Written and Performed by Haley McGee. Produced by Soho Theatre.

Genre: Comedic, New Writing, Solo Performance, Solo Show

Venue: Summerhall

Festival:


Low Down

Age is a Feeling is a brand-new show inspired by interviews with hospice workers, interactions with mystics and trips to the cemetery. Described as a gripping story about the glorious and melancholy unknowability of human life.

Age is a Feeling charts the seminal moments, rites of passage and turning points in an adult life – your life – from the day you turn 25 through to your death. Every performance, the audience chooses six from 12 stories, as part of the lifespan that unfolds across the show. The remaining stories are left untouched, as a tantalising reminder of how life’s path can diverge due to seemingly insignificant choices.

Review

‘No one gets to know everything about your life, not even you…’ is the opening to this outstanding solo show by Haley McGee in which she talks to us as though on our 25th birthday. She talks directly to us, the audience, everything is phrased ‘you will go/see/think…’ which could easily descend into a parody of a TED talk, or a slightly tedious great aunt dispensing advice but within minutes the audience are absorbed.

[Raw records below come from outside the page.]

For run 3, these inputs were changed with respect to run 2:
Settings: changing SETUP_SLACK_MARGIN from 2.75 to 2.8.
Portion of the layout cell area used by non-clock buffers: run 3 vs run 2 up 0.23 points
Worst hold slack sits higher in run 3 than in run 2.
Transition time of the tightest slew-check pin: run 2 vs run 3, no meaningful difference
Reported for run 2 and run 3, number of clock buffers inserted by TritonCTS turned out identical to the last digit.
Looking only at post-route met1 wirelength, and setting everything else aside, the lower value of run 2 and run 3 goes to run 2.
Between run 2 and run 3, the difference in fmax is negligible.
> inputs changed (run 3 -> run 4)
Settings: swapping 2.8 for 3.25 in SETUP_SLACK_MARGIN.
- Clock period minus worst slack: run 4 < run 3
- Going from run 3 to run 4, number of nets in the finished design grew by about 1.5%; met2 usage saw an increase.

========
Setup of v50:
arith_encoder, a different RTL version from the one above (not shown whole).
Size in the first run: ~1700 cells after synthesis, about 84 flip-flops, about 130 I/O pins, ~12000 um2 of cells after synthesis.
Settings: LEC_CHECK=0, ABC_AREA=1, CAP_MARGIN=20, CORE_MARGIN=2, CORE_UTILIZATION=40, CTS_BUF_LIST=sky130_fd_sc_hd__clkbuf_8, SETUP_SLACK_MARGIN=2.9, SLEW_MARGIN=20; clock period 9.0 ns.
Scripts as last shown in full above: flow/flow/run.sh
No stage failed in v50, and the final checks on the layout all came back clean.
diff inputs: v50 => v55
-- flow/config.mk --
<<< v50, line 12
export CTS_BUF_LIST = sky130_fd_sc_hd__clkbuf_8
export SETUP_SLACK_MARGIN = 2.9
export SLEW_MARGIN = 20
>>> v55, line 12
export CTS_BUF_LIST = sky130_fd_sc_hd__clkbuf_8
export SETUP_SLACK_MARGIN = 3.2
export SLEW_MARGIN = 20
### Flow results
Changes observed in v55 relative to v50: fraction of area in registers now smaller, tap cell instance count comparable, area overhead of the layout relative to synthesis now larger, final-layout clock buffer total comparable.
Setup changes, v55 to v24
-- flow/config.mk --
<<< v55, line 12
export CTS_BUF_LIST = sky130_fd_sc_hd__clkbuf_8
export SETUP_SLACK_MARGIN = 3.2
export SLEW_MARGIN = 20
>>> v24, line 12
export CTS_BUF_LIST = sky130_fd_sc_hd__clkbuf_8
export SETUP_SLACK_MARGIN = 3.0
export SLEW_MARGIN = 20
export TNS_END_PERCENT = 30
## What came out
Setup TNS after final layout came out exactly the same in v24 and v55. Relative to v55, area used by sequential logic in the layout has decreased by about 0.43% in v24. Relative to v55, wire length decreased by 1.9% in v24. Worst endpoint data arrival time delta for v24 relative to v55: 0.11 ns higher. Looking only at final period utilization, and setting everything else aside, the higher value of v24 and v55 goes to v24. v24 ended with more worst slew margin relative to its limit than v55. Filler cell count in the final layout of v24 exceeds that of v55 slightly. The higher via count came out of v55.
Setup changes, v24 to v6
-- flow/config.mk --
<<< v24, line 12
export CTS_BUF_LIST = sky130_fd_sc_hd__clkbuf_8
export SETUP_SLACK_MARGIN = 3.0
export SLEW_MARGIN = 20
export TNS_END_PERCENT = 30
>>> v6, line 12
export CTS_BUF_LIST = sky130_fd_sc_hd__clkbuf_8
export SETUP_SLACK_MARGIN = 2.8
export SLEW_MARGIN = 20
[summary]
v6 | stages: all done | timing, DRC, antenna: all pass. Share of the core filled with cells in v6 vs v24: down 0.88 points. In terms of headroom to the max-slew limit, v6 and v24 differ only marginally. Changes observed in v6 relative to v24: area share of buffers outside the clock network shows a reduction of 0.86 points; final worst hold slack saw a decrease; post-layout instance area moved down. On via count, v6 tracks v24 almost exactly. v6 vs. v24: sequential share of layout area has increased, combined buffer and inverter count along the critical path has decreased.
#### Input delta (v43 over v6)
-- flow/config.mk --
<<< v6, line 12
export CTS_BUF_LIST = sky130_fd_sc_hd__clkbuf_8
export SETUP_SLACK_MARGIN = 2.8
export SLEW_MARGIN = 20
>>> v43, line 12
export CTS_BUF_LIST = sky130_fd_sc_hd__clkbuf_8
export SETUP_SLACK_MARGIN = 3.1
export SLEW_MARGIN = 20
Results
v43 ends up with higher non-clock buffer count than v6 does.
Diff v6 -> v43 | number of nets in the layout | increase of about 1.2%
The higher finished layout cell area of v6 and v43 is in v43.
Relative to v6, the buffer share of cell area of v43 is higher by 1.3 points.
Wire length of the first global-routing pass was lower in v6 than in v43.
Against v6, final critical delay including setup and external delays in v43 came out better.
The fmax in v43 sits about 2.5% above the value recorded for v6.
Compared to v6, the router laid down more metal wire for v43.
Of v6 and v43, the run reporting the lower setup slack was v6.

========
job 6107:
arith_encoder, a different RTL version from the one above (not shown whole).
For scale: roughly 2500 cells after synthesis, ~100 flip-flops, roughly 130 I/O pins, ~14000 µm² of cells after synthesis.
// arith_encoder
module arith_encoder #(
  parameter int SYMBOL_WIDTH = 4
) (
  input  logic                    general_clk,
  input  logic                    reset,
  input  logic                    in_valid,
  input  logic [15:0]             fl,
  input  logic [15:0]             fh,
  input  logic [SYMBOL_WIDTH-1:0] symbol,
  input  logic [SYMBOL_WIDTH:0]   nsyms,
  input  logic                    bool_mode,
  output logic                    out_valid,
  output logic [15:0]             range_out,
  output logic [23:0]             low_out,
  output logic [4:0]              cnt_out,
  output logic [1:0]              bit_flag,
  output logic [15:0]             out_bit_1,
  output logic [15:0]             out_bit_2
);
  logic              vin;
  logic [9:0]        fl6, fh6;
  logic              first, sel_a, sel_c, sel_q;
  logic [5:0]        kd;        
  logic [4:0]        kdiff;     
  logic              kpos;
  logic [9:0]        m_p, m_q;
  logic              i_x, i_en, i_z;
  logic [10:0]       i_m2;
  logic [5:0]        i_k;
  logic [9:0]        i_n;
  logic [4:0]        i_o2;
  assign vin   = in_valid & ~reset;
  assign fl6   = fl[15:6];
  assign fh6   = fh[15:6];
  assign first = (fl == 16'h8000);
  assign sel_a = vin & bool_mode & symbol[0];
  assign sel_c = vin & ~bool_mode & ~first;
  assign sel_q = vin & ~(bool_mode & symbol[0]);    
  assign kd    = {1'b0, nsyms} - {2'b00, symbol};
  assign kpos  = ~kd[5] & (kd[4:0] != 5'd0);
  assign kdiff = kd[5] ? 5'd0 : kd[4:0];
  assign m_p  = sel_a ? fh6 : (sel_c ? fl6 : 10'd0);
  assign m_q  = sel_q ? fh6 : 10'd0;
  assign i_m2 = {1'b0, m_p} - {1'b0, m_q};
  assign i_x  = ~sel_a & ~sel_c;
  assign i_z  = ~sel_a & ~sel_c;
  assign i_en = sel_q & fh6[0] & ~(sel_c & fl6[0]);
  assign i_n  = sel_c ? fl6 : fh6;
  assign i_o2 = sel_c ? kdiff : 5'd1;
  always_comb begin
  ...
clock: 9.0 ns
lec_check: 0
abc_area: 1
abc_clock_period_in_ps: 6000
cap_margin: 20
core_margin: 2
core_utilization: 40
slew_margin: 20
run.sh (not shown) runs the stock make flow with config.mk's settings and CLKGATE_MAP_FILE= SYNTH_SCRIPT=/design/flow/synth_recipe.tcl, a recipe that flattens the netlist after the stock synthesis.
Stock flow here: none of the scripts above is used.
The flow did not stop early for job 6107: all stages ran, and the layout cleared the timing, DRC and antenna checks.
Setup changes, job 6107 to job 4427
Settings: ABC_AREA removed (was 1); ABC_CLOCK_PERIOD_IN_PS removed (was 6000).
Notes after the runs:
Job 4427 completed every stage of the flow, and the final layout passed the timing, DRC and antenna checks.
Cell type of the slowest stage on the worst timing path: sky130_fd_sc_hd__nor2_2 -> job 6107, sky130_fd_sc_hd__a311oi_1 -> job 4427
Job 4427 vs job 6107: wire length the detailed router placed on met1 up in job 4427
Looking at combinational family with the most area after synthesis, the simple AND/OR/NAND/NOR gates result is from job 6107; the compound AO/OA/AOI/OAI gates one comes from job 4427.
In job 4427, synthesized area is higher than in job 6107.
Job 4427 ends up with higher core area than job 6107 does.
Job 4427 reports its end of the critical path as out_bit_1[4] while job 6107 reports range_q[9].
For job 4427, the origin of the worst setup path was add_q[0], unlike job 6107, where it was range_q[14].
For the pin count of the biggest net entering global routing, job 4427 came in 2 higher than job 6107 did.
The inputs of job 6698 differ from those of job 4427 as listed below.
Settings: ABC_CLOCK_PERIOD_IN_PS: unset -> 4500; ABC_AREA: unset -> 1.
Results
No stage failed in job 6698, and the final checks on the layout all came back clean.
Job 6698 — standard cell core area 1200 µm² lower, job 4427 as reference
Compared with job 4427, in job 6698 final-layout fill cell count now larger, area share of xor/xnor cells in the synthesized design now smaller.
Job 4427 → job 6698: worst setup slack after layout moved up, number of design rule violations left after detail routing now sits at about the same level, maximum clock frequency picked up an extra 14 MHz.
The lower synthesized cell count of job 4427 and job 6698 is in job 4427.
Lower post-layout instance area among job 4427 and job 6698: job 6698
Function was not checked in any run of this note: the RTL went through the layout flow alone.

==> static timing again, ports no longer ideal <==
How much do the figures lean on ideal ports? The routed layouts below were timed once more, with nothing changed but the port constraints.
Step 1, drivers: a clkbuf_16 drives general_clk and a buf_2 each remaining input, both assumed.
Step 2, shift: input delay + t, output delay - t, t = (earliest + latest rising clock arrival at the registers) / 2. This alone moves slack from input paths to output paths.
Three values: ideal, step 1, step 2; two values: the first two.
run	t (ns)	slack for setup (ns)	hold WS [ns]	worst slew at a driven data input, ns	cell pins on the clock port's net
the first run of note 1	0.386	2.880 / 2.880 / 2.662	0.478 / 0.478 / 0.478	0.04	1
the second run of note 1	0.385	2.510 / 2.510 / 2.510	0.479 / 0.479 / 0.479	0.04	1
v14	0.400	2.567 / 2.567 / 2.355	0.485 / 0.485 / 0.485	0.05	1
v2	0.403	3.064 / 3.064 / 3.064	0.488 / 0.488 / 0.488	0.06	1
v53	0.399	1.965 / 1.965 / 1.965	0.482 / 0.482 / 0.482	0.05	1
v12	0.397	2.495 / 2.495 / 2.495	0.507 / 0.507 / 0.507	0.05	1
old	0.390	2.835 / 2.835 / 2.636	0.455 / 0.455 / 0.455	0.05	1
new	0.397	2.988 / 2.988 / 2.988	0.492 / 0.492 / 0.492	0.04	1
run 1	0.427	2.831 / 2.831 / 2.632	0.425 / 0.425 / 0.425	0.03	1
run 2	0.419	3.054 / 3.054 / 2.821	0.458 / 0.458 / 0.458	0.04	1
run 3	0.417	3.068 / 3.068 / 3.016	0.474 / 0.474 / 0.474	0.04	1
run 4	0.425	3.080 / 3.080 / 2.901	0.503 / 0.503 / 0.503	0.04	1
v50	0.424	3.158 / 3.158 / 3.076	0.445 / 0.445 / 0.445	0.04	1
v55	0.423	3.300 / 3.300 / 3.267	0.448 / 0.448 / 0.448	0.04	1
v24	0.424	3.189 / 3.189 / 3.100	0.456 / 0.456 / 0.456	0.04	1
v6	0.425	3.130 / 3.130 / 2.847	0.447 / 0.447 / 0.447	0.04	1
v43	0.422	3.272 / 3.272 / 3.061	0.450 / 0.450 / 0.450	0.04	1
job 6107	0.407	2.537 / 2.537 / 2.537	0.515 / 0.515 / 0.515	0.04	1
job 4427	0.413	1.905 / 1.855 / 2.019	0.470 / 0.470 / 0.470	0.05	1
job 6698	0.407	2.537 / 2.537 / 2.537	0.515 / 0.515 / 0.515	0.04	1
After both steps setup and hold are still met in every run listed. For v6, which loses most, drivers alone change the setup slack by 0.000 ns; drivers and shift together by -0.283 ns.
This is an optimization exercise on Yosys and OpenROAD, whose aim is small area and a short achievable clock period, not a production implementation.
Only simulation tests tie the RTL to the original design; equivalence was not proved.

Setup of job 8355:
// fifo_net_top
module fifo_net_top #(
    parameter logic [7:0] DEVICE_ID     = 8'd0,
    parameter logic [7:0] VERSION_MAJOR = 8'd0,
    parameter logic [7:0] VERSION_MINOR = 8'd0,
    parameter int         FIFO_DEPTH    = 16
) (
    input  wire         clk,
    input  wire         rst,
    input  wire  [63:0] i_rx_data,
    input  wire         i_rx_valid,
    output logic [31:0] o_tlp_data,
    output logic        o_tlp_last,
    output logic        o_tlp_valid,
    input  wire  [31:0] i_tlp_in_data,
    input  wire         i_tlp_in_last,
    input  wire         i_tlp_in_valid,
    output logic        o_tlp_in_ready,
    output logic [31:0] o_tx_data,
    output logic [1:0]  o_tx_ctx,
    output logic        o_tx_valid,
    input  wire         i_tx_ready,
    output logic [15:0] o_subsys_vend_id,
    output logic [15:0] o_vend_id,
    output logic [15:0] o_dev_id,
    output logic [7:0]  o_rev_id
);
Size in the first run: roughly 4700 cells after synthesis, roughly 0.073 sq mm of cells after synthesis.
Settings: LEC_CHECK=0, CAP_MARGIN=20, CORE_MARGIN=2, CORE_UTILIZATION=60, CTS_CLUSTER_DIAMETER=100, CTS_CLUSTER_SIZE=20, SETUP_SLACK_MARGIN=4.0, SLEW_MARGIN=20; clock period 7.0 ns.
run.sh (not shown) runs the stock make flow with config.mk's settings and CLKGATE_MAP_FILE= SYNTH_SCRIPT=/design/flow/synth_recipe.tcl, a recipe that flattens the netlist after the stock synthesis.
> inputs changed (job 8355 -> job 833)
--- a/flow/design.v
+++ b/flow/design.v
@@ -70,41 +70,41 @@
     logic             push;
     assign remain = total - {{(CW-1){1'b0}}, out_pop};
     assign space  = NEVER_FULL ? 1'b1 : ((total != DEPTH) | out_pop);
     assign push   = i_wr_en & space;
     always_comb
     begin
         out_data = '0;
         for (int i = 0; i < DEPTH; i++)
             out_data = out_data | (mem[i] & {WIDTH{rd_oh[i]}});
     end
     always_ff @(posedge clk)
     begin
-        if (space)
+        if (NEVER_FULL ? i_wr_en : space)
             mem[wr_ptr] <= i_din;
     end
     always_ff @(posedge clk)
     begin
         if (rst)
         begin
             wr_ptr    <= '0;
             rd_oh     <= {{(DEPTH-1){1'b0}}, 1'b1};
             total     <= '0;
             out_valid <= 1'b0;
             o_afull   <= 1'b0;
         end
         else
         begin
             if (push)
-                wr_ptr <= wr_ptr + 1'b1;
+                wr_ptr <= (wr_ptr == PW'(DEPTH - 1)) ? '0 : wr_ptr + 1'b1;
             if (out_pop)
                 rd_oh <= {rd_oh[DEPTH-2:0], rd_oh[DEPTH-1]};
             total     <= remain + {{(CW-1){1'b0}}, push};
             out_valid <= (remain != '0);
             o_afull   <= (remain >= AFULL);
         end
     end
 endmodule
 module cmd_fifo #(
     parameter int WIDTH  = 40,              
     parameter int HWIDTH = 50,              
     parameter int DEPTH  = 16
@@ -395,25 +395,25 @@
         assign up_val[8*j +: 8]  = (j % 2 == 1) ? v_od : v_ev;
     end
     always_ff @(posedge clk)
     begin
         if (rst)
             uptime <= '0;
         else
             uptime <= ((uptime + 1'b1) & ~up_mask) | (up_val & up_mask);
     end
     logic [22:0] resp_entry;
     logic [22:0] resp_head;
     assign resp_entry = {ro_in, addr[15], addr[4:0], ro_in ? {rd_lo, rd_hi} : {6'd0, addr[14:5]}};
-    sync_fifo #(.WIDTH(23), .DEPTH(FIFO_DEPTH), .AFULL(FIFO_DEPTH - 2), .NEVER_FULL(1'b1)) u_resp_fifo (
+    sync_fifo #(.WIDTH(23), .DEPTH(FIFO_DEPTH - 1), .AFULL(FIFO_DEPTH - 2), .NEVER_FULL(1'b1)) u_resp_fifo (
         .clk       (clk),
         .rst       (rst),
         .i_wr_en   (is_read),
         .i_din     (resp_entry),
         .o_afull   (resp_afull),
         .out_data  (resp_head),
         .out_valid (resp_valid),
         .out_pop   (resp_pop)
     );
     assign resp_data = {resp_head[21], resp_head[9:0] & {10{~resp_head[22]}}, resp_head[20:16],
                         resp_head[15:0] & {16{resp_head[22]}}};
     assign o_subsys_vend_id = {rw_b[9],  rw_b[8]};
@@ -434,34 +434,41 @@
     input  wire  [1:0]  loop_ctx,
     input  wire         loop_valid,
     output logic        loop_ready,
     input  wire  [31:0] resp_data,
     input  wire         resp_valid,
     output logic        resp_ready,
     output logic [31:0] o_tx_data,
     output logic [1:0]  o_tx_ctx,
     output logic        o_tx_valid,
     input  wire         i_tx_ready
 );
     logic load_en;
-    assign load_en    = ~o_tx_valid | i_tx_ready;
+    logic tx_idle;          
+    assign load_en    = tx_idle | i_tx_ready;
     assign tlp_ready  = load_en & tlp_valid;
     assign loop_ready = load_en & ~tlp_valid & loop_valid;
     assign resp_ready = load_en & ~tlp_valid & ~loop_valid & resp_valid;
     always_ff @(posedge clk)
     begin
         if (rst)
+        begin
             o_tx_valid <= 1'b0;
+            tx_idle    <= 1'b1;
+        end
         else if (load_en)
+        begin
             o_tx_valid <= tlp_valid | loop_valid | resp_valid;
+            tx_idle    <= ~(tlp_valid | loop_valid | resp_valid);
+        end
     end
     always_ff @(posedge clk)
     begin
         if (load_en)
         begin
             if (tlp_valid)
             begin
                 o_tx_data <= tlp_data;
                 o_tx_ctx  <= {1'b0, tlp_last};
             end
             else if (loop_valid)
             begin
Results
Having completed the whole flow, job 833 delivered a layout that passed the timing, design-rule and antenna checks. Logic depth of the worst path, buffers included was higher in the run labelled job 833. Job 833: area taken by multi-input logic gates is about 2.7% higher than what job 8355 reported. Wire length after detailed routing went up by a few percent going from job 8355 to job 833. The lower total of plain and repair buffers excluding clock buffers of job 8355 and job 833 is in job 8355. Job 833 vs job 8355 — synthesized cell count rose 1.1%. Post-route cell area in job 833 is 0.82% higher than in job 8355. Run comparison: job 833 slowest stage cell on the critical path sky130_fd_sc_hd__or4_1; job 8355 slowest stage cell on the critical path sky130_fd_sc_hd__nor2b_4. Looking at width of the die, job 833 sits below job 8355. In job 833, aggregate global-route resource usage is higher than in job 8355. Worst endpoint data arrival time in job 833 is 1770 ps higher than in job 8355.

re-timing with driven ports:
How much do the figures lean on ideal ports? The routed layouts below were timed once more, with nothing changed but the port constraints.
Step 1 (the two cells are an assumption about what drives the block):
set clk [get_ports {clk}]
set_driving_cell -lib_cell sky130_fd_sc_hd__clkbuf_16 $clk
set_driving_cell -lib_cell sky130_fd_sc_hd__buf_2 [delete_from_list [all_inputs] $clk]
Step 2 times the ports against the registers' clock, not the clock port: input delays grow and output delays shrink by t, the midpoint of the rising clock arrivals with the driver on.
Three values: ideal, step 1, step 2; two values: the first two.
run	shift t [ns]	setup WS [ns]	clock arrival spread, ns
job 8355	0.845	3.421 / 3.388 / 2.950	0.044 / 0.044
job 833	0.805	3.635 / 3.619 / 2.877	0.046 / 0.046
After both steps setup and hold are still met in every run listed. For job 833, which loses most, drivers alone change the setup slack by -0.016 ns; drivers and shift together by -0.758 ns.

Initially it felt odd, as a woman in her 60s, to be listening to one in her 20s telling me what I could expect in my 30s, 40s, 50s and beyond. But, as she moves through the future to come, despite clearly never having been there personally, each pithy observation is greeted with nods, chuckles, guffaws from an audience who are of a similar maturity to myself, as she hits the nail on the head. Again. Every time.

Her warmth, openness, earnestness and use of repeated devices – the resolution to eat more veg, drink more water, take more exercise; marking physical changes with a tap on a glass of water as well as the moments when the audience get to choose the next two stories to include provide a framework that holds the show together beautifully.

Initially the pace seems a little pedestrian without much variety but gradually McGee draws you in, her delivery becomes almost mesmerising, hypnotic and completely absorbing.

The stage is set with a tall lifeguard’s chair surrounded by 12 pots, each containing stick of different heights, decorated with flowers, each with a label attached: ‘dog’, ‘plane’, ‘teeth’. The steps and seat give her several different levels to work at and makes the most of a very tiny stage area as well as shifting our focus – those at the top of the steep auditorium (we’re in the Anatomy Lecture Theatre) aren’t always looking down, those at the front aren’t always on top of her and the story. It makes subtle shifts in our perceptions. In addition a particular effect of this space is that the lighting always casts some shadows on the wall which adds to the atmosphere, although I’m not sure it is deliberate, it may just be a limitation of lighting possibilities.

At intervals she picks up a group of cards, offers them to the audience to choose two. Our first two were ‘fist’ and ‘bus’. These are the first two stories we are to hear; with glee she tells us that we won’t hear about ‘oyster’ or ‘hospital’. This is repeated three times making each performance a different show, described by director and dramaturg, Adam Brace as ‘A manifestation of the unknowability of each of our lives’. I probably wasn’t the only person who would like to see the show again, several times.

The writing is lyrical, pithy, sharp and rhythmic and delivered without a moment’s hesitation despite the ever changing flow of the show. It is no easy task to remember the small differences in a script that trigger the route into a different story but we saw no hint that McGee was anything but totally on point.

Overall, this is an outstanding original piece of writing delivered with tremendous panache, confidence and warmth. If you can get a ticket, go!